Plataformas de mensagens respondem objetivamente por falhas na segurança quando, após notificadas, deixam de remover perfis fraudulentos. A inércia em coibir o uso indevido de imagem para golpes afasta a culpa exclusiva de terceiro e configura defeito na prestação do serviço por fortuito interno.
Com base neste entendimento, a juíza Helen Cristina de Melo Alexandre, do Juizado Especial Cível de Itanhaém (SP), condenou o Facebook a remover contas falsas de WhatsApp que usavam o nome de um advogado para aplicar golpes e a pagar indenização por danos morais de R$ 4 mil.
Conforme os autos, o advogado teve uma série de perfis falsos criados utilizando o seu nome, foto e o nome do seu escritório. Os criminosos entravam em contato com clientes e conhecidos da vítima pedindo pagamentos de honorários.

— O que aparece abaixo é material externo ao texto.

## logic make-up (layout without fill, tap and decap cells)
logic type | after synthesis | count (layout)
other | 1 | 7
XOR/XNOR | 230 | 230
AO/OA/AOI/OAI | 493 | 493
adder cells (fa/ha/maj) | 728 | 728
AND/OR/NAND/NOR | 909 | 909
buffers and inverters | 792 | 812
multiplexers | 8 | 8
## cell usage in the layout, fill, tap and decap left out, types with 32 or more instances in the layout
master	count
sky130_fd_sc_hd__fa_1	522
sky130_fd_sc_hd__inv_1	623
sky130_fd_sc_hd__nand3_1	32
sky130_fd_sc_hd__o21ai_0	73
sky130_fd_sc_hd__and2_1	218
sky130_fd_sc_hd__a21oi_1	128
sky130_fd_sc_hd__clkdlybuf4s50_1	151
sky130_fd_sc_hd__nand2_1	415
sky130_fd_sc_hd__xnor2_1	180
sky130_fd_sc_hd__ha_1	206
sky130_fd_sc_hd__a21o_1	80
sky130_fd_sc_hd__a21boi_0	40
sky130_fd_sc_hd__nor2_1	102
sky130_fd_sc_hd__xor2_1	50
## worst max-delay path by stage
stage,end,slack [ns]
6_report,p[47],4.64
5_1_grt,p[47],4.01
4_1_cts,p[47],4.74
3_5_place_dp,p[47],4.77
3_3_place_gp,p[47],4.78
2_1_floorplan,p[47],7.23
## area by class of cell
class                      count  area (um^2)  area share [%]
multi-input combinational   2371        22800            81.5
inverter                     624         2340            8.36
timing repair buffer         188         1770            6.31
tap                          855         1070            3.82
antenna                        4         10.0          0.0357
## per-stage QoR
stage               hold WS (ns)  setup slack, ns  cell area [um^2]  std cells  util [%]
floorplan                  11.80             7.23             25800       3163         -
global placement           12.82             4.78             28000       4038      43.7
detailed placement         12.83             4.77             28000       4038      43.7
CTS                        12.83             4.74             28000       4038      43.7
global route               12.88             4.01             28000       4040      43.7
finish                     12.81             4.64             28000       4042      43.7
<file path="src/rtl/alu_mc_if.sv">
// Handshake and operand/result bundle for the multi-cycle ALU.
// The slave modport is the ALU side; the master modport is the requester side.
interface alu_mc_if #(
  parameter int NUMBITS = 32
);
  logic               in_valid;
  logic               in_ready;
  logic [NUMBITS-1:0] A;
  logic [NUMBITS-1:0] B;
  logic [3:0]         opcode;
  logic               out_valid;
  logic               out_ready;
  logic [NUMBITS-1:0] result;
  logic               carryout;
  logic               overflow;
  logic               zero;
  logic               illegal;

  modport slave (
    input  in_valid, A, B, opcode, out_ready,
    output in_ready, out_valid, result, carryout, overflow, zero, illegal
  );

  modport master (
    output in_valid, A, B, opcode, out_ready,
    input  in_ready, out_valid, result, carryout, overflow, zero, illegal
  );
endinterface

</file>
<file path="src/rtl/alu_mc.sv">
// Multi-cycle ALU: single-cycle logic/arith ops, bit-serial shifts and a shift-add multiplier.
// Latency L means out_valid is high in the L-th cycle after the accepting edge.
module alu_mc #(
  parameter int NUMBITS = 32,
  parameter int SHW     = $clog2(NUMBITS)
) (
  input  logic     clk,
  input  logic     reset,
  alu_mc_if.slave  bus
);

  localparam int MSB = NUMBITS - 1;
  localparam int W2  = 2 * NUMBITS;

  localparam logic [3:0] OP_ADDU = 4'd0;
  localparam logic [3:0] OP_ADD  = 4'd1;
  localparam logic [3:0] OP_SUBU = 4'd2;
  localparam logic [3:0] OP_SUB  = 4'd3;
  localparam logic [3:0] OP_AND  = 4'd4;
  localparam logic [3:0] OP_OR   = 4'd5;
  localparam logic [3:0] OP_XOR  = 4'd6;
  localparam logic [3:0] OP_SRL  = 4'd7;
  localparam logic [3:0] OP_SLL  = 4'd8;
  localparam logic [3:0] OP_SRA  = 4'd9;
  localparam logic [3:0] OP_SLT  = 4'd10;
  localparam logic [3:0] OP_SLTU = 4'd11;
  localparam logic [3:0] OP_NOR  = 4'd12;
  localparam logic [3:0] OP_MUL  = 4'd13;

  typedef enum logic [1:0] {IDLE = 2'd0, BUSY = 2'd1, DONE = 2'd2} state_t;

  state_t           state_q, state_d;
  logic [3:0]       op_q, op_d;
  logic [MSB:0]     mcand_q, mcand_d;
  logic [W2-1:0]    work_q, work_d;
  logic [SHW-1:0]   cnt_q, cnt_d;
  logic [MSB:0]     result_q, result_d;
  logic             carry_q, carry_d;
  logic             ovf_q, ovf_d;
  logic             zero_q, zero_d;
  logic             illegal_q, illegal_d;
  logic             in_ready_q, in_ready_d;
  logic             out_valid_q, out_valid_d;

  logic             accept;
  logic [SHW-1:0]   sh;
  logic [NUMBITS:0] add_w;
  logic [NUMBITS:0] sub_w;
  logic [MSB:0]     step_sh;
  logic [W2-1:0]    step_mul;
  logic             fin;
  logic [MSB:0]     fin_res;
  logic             fin_carry;
  logic             fin_ovf;
  logic             fin_ill;

  function automatic logic [MSB:0] shift_step(input logic [3:0] op, input logic [MSB:0] x);
    case (op)
      OP_SLL:  return {x[MSB-1:0], 1'b0};
      OP_SRA:  return {x[MSB], x[MSB:1]};
      default: return {1'b0, x[MSB:1]};
    endcase
  endfunction

  // One shift-add step: {hi, lo} holds the partial product high half and the
  // not-yet-consumed multiplier bits; after NUMBITS steps it is the full product.
  function automatic logic [W2-1:0] mul_step(input logic [MSB:0] m, input logic [W2-1:0] p);
    logic [NUMBITS:0] s;
    s = {1'b0, p[W2-1:NUMBITS]} + (p[0] ? {1'b0, m} : {(NUMBITS+1){1'b0}});
    return {s, p[MSB:1]};
  endfunction

  always_comb begin
    state_d     = state_q;
    op_d        = op_q;
    mcand_d     = mcand_q;
    work_d      = work_q;
    cnt_d       = cnt_q;
    result_d    = result_q;
    carry_d     = carry_q;
    ovf_d       = ovf_q;
    zero_d      = zero_q;
    illegal_d   = illegal_q;
    fin         = 1'b0;
    fin_res     = '0;
    fin_carry   = 1'b0;
    fin_ovf     = 1'b0;
    fin_ill     = 1'b0;
    step_sh     = '0;
    step_mul    = '0;
    sh          = bus.B[SHW-1:0];
    add_w       = {1'b0, bus.A} + {1'b0, bus.B};
    sub_w       = {1'b0, bus.A} - {1'b0, bus.B};
    accept      = in_ready_q && bus.in_valid;

    case (state_q)
      IDLE: begin
        if (accept) begin
          op_d    = bus.opcode;
          mcand_d = bus.A;
          case (bus.opcode)
            OP_SRL, OP_SLL, OP_SRA: begin
              // The first bit is shifted on the accepting edge itself.
              step_sh = shift_step(bus.opcode, bus.A);
              if (sh == '0) begin
                fin     = 1'b1;
                fin_res = bus.A;
              end else if (sh == SHW'(1)) begin
                fin     = 1'b1;
                fin_res = step_sh;
              end else begin
                work_d  = {{NUMBITS{1'b0}}, step_sh};
                cnt_d   = sh - SHW'(1);
                state_d = BUSY;
              end
            end
            OP_MUL: begin
              work_d  = mul_step(bus.A, {{NUMBITS{1'b0}}, bus.B});
              cnt_d   = SHW'(NUMBITS - 1);
              state_d = BUSY;
            end
            default: begin
              fin = 1'b1;
              case (bus.opcode)
                OP_ADDU: begin
                  fin_res   = add_w[MSB:0];
                  fin_carry = add_w[NUMBITS];
                end
                OP_ADD: begin
                  fin_res = add_w[MSB:0];
                  fin_ovf = (bus.A[MSB] == bus.B[MSB]) && (add_w[MSB] != bus.A[MSB]);
                end
                OP_SUBU: begin
                  fin_res   = sub_w[MSB:0];
                  fin_carry = sub_w[NUMBITS];
                end
                OP_SUB: begin
                  fin_res = sub_w[MSB:0];
                  fin_ovf = (bus.A[MSB] != bus.B[MSB]) && (sub_w[MSB] != bus.A[MSB]);
                end
                OP_AND:  fin_res = bus.A & bus.B;
                OP_OR:   fin_res = bus.A | bus.B;
                OP_XOR:  fin_res = bus.A ^ bus.B;
                OP_NOR:  fin_res = ~(bus.A | bus.B);
                OP_SLT:  fin_res = {{MSB{1'b0}}, ($signed(bus.A) < $signed(bus.B))};
                OP_SLTU: fin_res = {{MSB{1'b0}}, sub_w[NUMBITS]};
                default: fin_ill = 1'b1;
              endcase
            end
          endcase
        end
      end
      BUSY: begin
        if (op_q == OP_MUL) begin
          step_mul = mul_step(mcand_q, work_q);
          work_d   = step_mul;
        end else begin
          step_sh = shift_step(op_q, work_q[MSB:0]);
          work_d  = {{NUMBITS{1'b0}}, step_sh};
        end
        cnt_d = cnt_q - SHW'(1);
        if (cnt_q == SHW'(1)) begin
          fin       = 1'b1;
          fin_res   = (op_q == OP_MUL) ? step_mul[MSB:0] : step_sh;
          fin_carry = (op_q == OP_MUL) && (step_mul[W2-1:NUMBITS] != '0);
        end
      end
      DONE: begin
        if (bus.out_ready) state_d = IDLE;
      end
      default: state_d = IDLE;
    endcase

    // Result and flags only change when an op completes; they hold otherwise.
    if (fin) begin
      state_d   = DONE;
      result_d  = fin_res;
      carry_d   = fin_carry;
      ovf_d     = fin_ovf;
      zero_d    = (fin_res == '0);
      illegal_d = fin_ill;
    end

    in_ready_d  = (state_d == IDLE);
    out_valid_d = (state_d == DONE);
  end

  always_ff @(posedge clk) begin
    if (!reset) begin
      state_q     <= IDLE;
      op_q        <= '0;
      mcand_q     <= '0;
      work_q      <= '0;
      cnt_q       <= '0;
      result_q    <= '0;
      carry_q     <= 1'b0;
      ovf_q       <= 1'b0;
      zero_q      <= 1'b0;
      illegal_q   <= 1'b0;
      in_ready_q  <= 1'b0;
      out_valid_q <= 1'b0;
    end else begin
      state_q     <= state_d;
      op_q        <= op_d;
      mcand_q     <= mcand_d;
      work_q      <= work_d;
      cnt_q       <= cnt_d;
      result_q    <= result_d;
      carry_q     <= carry_d;
      ovf_q       <= ovf_d;
      zero_q      <= zero_d;
      illegal_q   <= illegal_d;
      in_ready_q  <= in_ready_d;
      out_valid_q <= out_valid_d;
    end
  end

  assign bus.in_ready  = in_ready_q;
  assign bus.out_valid = out_valid_q;
  assign bus.result    = result_q;
  assign bus.carryout  = carry_q;
  assign bus.overflow  = ovf_q;
  assign bus.zero      = zero_q;
  assign bus.illegal   = illegal_q;

endmodule

</file>
<file path="src/flat_wrapper.sv">
// flat-port wrapper written by rule: the top's interface ports become plain ports
module alu_mc_flat 
#(
  parameter int NUMBITS = 32,
  parameter int SHW     = $clog2(NUMBITS)
)
  (clk, reset, bus_in_valid, bus_A, bus_B, bus_opcode, bus_out_ready, bus_in_ready, bus_out_valid, bus_result, bus_carryout, bus_overflow, bus_zero, bus_illegal);
  alu_mc_if #(.NUMBITS(NUMBITS)) bus_i ();
  input  logic clk;
  input  logic reset;
  input wire logic [$bits(bus_i.in_valid)-1:0] bus_in_valid;
  input wire logic [$bits(bus_i.A)-1:0] bus_A;
  input wire logic [$bits(bus_i.B)-1:0] bus_B;
  input wire logic [$bits(bus_i.opcode)-1:0] bus_opcode;
  input wire logic [$bits(bus_i.out_ready)-1:0] bus_out_ready;
  output wire logic [$bits(bus_i.in_ready)-1:0] bus_in_ready;
  output wire logic [$bits(bus_i.out_valid)-1:0] bus_out_valid;
  output wire logic [$bits(bus_i.result)-1:0] bus_result;
  output wire logic [$bits(bus_i.carryout)-1:0] bus_carryout;
  output wire logic [$bits(bus_i.overflow)-1:0] bus_overflow;
  output wire logic [$bits(bus_i.zero)-1:0] bus_zero;
  output wire logic [$bits(bus_i.illegal)-1:0] bus_illegal;
  assign bus_i.in_valid = bus_in_valid;
  assign bus_i.A = bus_A;
  assign bus_i.B = bus_B;
  assign bus_i.opcode = bus_opcode;
  assign bus_i.out_ready = bus_out_ready;
  assign bus_in_ready = bus_i.in_ready;
  assign bus_out_valid = bus_i.out_valid;
  assign bus_result = bus_i.result;
  assign bus_carryout = bus_i.carryout;
  assign bus_overflow = bus_i.overflow;
  assign bus_zero = bus_i.zero;
  assign bus_illegal = bus_i.illegal;
  alu_mc #(.NUMBITS(NUMBITS), .SHW(SHW)) u_core (.clk(clk), .reset(reset), .bus(bus_i));
endmodule
</file>
==> src/rtl/serial_pkg.sv <==
// Shared definitions for the serial bit-link transmit and receive blocks.
// Holds the default word width, the transmitter FSM encoding and the bit order.
package serial_pkg;

    localparam int unsigned W_DEFAULT = 4;

    localparam bit MSB_FIRST = 1'b1;

    typedef enum logic {
        IDLE,
        SHIFT
    } tx_state_t;

endpackage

Mesmo após o profissional denunciar as contas à plataforma e registrar boletim de ocorrência, os perfis permaneceram ativos e as tentativas de estelionato continuaram.
Na ação, o autor pediu a remoção das contas do WhatsApp, indenização por danos morais e o fornecimento de selo de verificação para seus números legítimos como medida de segurança. Em sua defesa, a empresa alegou ilegitimidade passiva e sustentou que a fraude ocorria por “engenharia social” com dados públicos, o que configuraria fortuito externo (fato de terceiro), eximindo-a de responsabilidade.
Ao analisar o mérito, a magistrada rejeitou a preliminar de ilegitimidade, reconhecendo a solidariedade entre as empresas do grupo Meta. Quanto à responsabilidade civil, a sentença destacou que, embora a plataforma não seja responsável pela criação inicial do perfil falso, a negligência em removê-lo após a denúncia configura falha no serviço.
O pedido de selo de verificação, contudo, foi negado, pois o Judiciário entendeu tratar-se de política interna da empresa.
“A alegação defensiva de ‘fortuito externo’ (engenharia social com dados públicos) não elide o dever de guarda e resposta diligente”, avaliou a juíza. “Tal fato afasta a tese de fortuito externo e configura o fortuito interno, pois decorre da falha nos mecanismos de moderação e controle da própria plataforma”.
A magistrada concluiu que a permissividade da plataforma estabeleceu o nexo causal necessário para a indenização. “O nexo causal, portanto, está estabelecido não pela criação do perfil falso em si, mas pela permissividade da plataforma que, ao não suspender/ remover as contas denunciadas, permitiu a continuidade das condutas irregulares”, completou.